Aerial lift in India

Pavagadh ropeway is a ropeway on Pavagadh hill in Pavagadh, Panchmahal district, Gujarat, India. It was opened in 1986.

==History==
Pavagadh hill is a major pilgrim site because of presence of the Kalika Mata Temple, a Shakta pitha, as well as tourism site due to the presence of several monuments of Champaner-Pavagadh Archaeological Park, a UNESCO World Heritage Site.

Pavagadh ropeway was opened in 1986. The construction and operation is managed by Usha Breco Limited.
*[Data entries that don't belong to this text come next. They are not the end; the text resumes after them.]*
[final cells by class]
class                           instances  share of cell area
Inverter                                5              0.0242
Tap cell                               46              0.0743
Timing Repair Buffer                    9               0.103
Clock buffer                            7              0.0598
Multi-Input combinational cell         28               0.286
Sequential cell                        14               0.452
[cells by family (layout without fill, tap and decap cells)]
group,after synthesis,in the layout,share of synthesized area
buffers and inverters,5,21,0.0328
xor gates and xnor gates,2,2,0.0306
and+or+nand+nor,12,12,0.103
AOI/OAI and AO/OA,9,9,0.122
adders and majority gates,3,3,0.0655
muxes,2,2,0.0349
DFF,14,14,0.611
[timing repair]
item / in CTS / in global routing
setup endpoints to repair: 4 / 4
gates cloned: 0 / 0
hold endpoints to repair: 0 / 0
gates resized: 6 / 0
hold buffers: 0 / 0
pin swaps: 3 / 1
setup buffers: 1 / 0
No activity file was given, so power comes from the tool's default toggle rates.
## design.v

```verilog
module part2(SW,HEX0,HEX1,HEX2,HEX3,HEX4,HEX5,KEY,LEDR);
	input [7:0]SW;
	input [1:0]KEY;
	output [6:0]HEX0,HEX1,HEX2,HEX3,HEX4,HEX5;
	output [8:0]LEDR;
	wire [7:0]A,B,S;
	eight_bit ain(KEY[0],KEY[1],SW[7:0],A[7:0]);
	eight_bit bin(KEY[0],KEY[1],SW[7:0],B[7:0]);
	adder sum(A,B,S,LEDR);
	hexdisplay ah(A[7:4],HEX3[6:0]);
	hexdisplay al(A[3:0],HEX2[6:0]);
	hexdisplay bh(B[7:4],HEX1[6:0]);
	hexdisplay bl(B[3:0],HEX0[6:0]);	
	hexdisplay sh(S[7:4],HEX5[6:0]);
	hexdisplay sl(S[3:0],HEX4[6:0]);
endmodule
module eight_bit(Reset,Clk,D,A);
	input Reset,Clk;
	input [7:0]D;
	output [7:0]A;
	asy_reset a0(Reset,Clk,D[0],A[0]);
	asy_reset a1(Reset,Clk,D[1],A[1]);
	asy_reset a2(Reset,Clk,D[2],A[2]);
	asy_reset a3(Reset,Clk,D[3],A[3]);
	asy_reset a4(Reset,Clk,D[4],A[4]);
	asy_reset a5(Reset,Clk,D[5],A[5]);
	asy_reset a6(Reset,Clk,D[6],A[6]);
	asy_reset a7(Reset,Clk,D[7],A[7]);
endmodule
module asy_reset(reset,clk,D,Q);
	input D,reset,clk;
	output reg Q;
	always@(posedge clk or negedge reset)
	begin
		if(~reset)
			Q<=1'b0;
		else
			Q<=D;
	end
endmodule
module hexdisplay(S,Display);
	input [3:0]S;
	output [6:0]Display;
	assign Display[0]=((~S[3])&(~S[2])&(~S[1])&(S[0]))|((~S[3])&(S[2])&(~S[1])&(~S[0]))|((S[3])&(~S[2])&(S[1])&(S[0]))|((S[3])&(S[2])&(~S[1])&(S[0]));
	assign Display[1]=((S[2])&(S[1])&(~S[0]))|((S[3])&(S[1])&(S[0]))|((S[3])&(S[2])&(~S[0]))|((~S[3])&(S[2])&(~S[1])&(S[0]));
	assign Display[2]=((S[3])&(S[2])&(~S[0]))|((S[3])&(S[2])&(S[1]))|((~S[3])&(~S[2])&(S[1])&(~S[0]));
	assign Display[3]=(S[2]&(S[1])&(S[0]))|((~S[3])&(~S[2])&(~S[1])&(S[0]))|((~S[3])&(S[2])&(~S[1])&(~S[0]))|((S[3])&(~S[2])&(S[1])&(~S[0]));
	assign Display[4]=((~S[3])&(S[0]))|((~S[2])&(~S[1])&(S[0]))|((~S[3])&(S[2])&(~S[1]));
	assign Display[5]=((~S[3])&(~S[2])&(S[0]))|((~S[3])&(~S[2])&(S[1]))|((~S[3])&(S[1])&(S[0]))|((S[3])&(S[2])&(~S[1])&(S[0]));
	assign Display[6]=((~S[3])&(~S[2])&(~S[1]))|((~S[3])&(S[2])&(S[1])&(S[0]))|((S[3])&(S[2])&(~S[1])&(~S[0]));
endmodule
module adder(A,B,SUM,carry);
	input [7:0]A,B;
	output [8:0]SUM;
	output [8:0] carry;
	assign carry[0]=1'b0;
	full_adder u1(A[0],B[0],carry[0],SUM[0],carry[1]);
	full_adder u2(A[1],B[1],carry[1],SUM[1],carry[2]);
	full_adder u3(A[2],B[2],carry[2],SUM[2],carry[3]);
	full_adder u4(A[3],B[3],carry[3],SUM[3],carry[4]);
	full_adder u5(A[4],B[4],carry[4],SUM[4],carry[5]);
	full_adder u6(A[5],B[5],carry[5],SUM[5],carry[6]);
	full_adder u7(A[6],B[6],carry[6],SUM[6],carry[7]);
	full_adder u8(A[7],B[7],carry[7],SUM[7],carry[8]);
endmodule
module full_adder(a,b,cin,s,cout);
	input a;
	input b;
	input cin;
	output cout;
	output s;
	assign s=a^b^cin;
	assign cout=((a^b)&(cin))|((~(a^b))&(b));
endmodule
module part4(SW,KEY,HEX0,HEX1,HEX2,HEX3);
	input [0:0]KEY;
	input [1:0]SW;
	output [6:0]HEX0,HEX1,HEX2,HEX3;
	wire [15:0]Q;
	T_FF_p4 t0(SW[0],KEY[0],Q[15:0],SW[1]);
	hexdisplay h0(Q[3:0],HEX0[6:0]);
	hexdisplay h1(Q[7:4],HEX1[6:0]);
	hexdisplay h2(Q[11:8],HEX2[6:0]);
	hexdisplay h3(Q[15:12],HEX3[6:0]);
endmodule
module T_FF_p4(clear,clk,q,E);
	input clear,clk,E;
	output reg [15:0]q;
	always@(posedge clk, negedge clear)
	begin
		if(~clear)
			q <= 16'b0;
		else
			begin
				if(~E)
					q <= q;
				else
					q <= q + 1;
			end
	end
endmodule
```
On 19 January 2003, seven people were killed and 24 were injured in a ropeway accident. On 6 September 2025, six people were killed after a cargo ropeway cable snaps midway.

==Technical features==
Pavagadh ropeway, 774 m in length, is said to be the country's highest then. It operates mono-cable gondola detachable type lifts. A trip takes 6 minutes.

It takes passengers 297 m above the Pavagadh hill from Manchi Haveli. From there, the passenger has to climb 250 m to reach the temple. It has a capacity to carry 1250 passengers per hour but operates at capacity of 400 passengers per hour. It transports 13 lakh passengers annually.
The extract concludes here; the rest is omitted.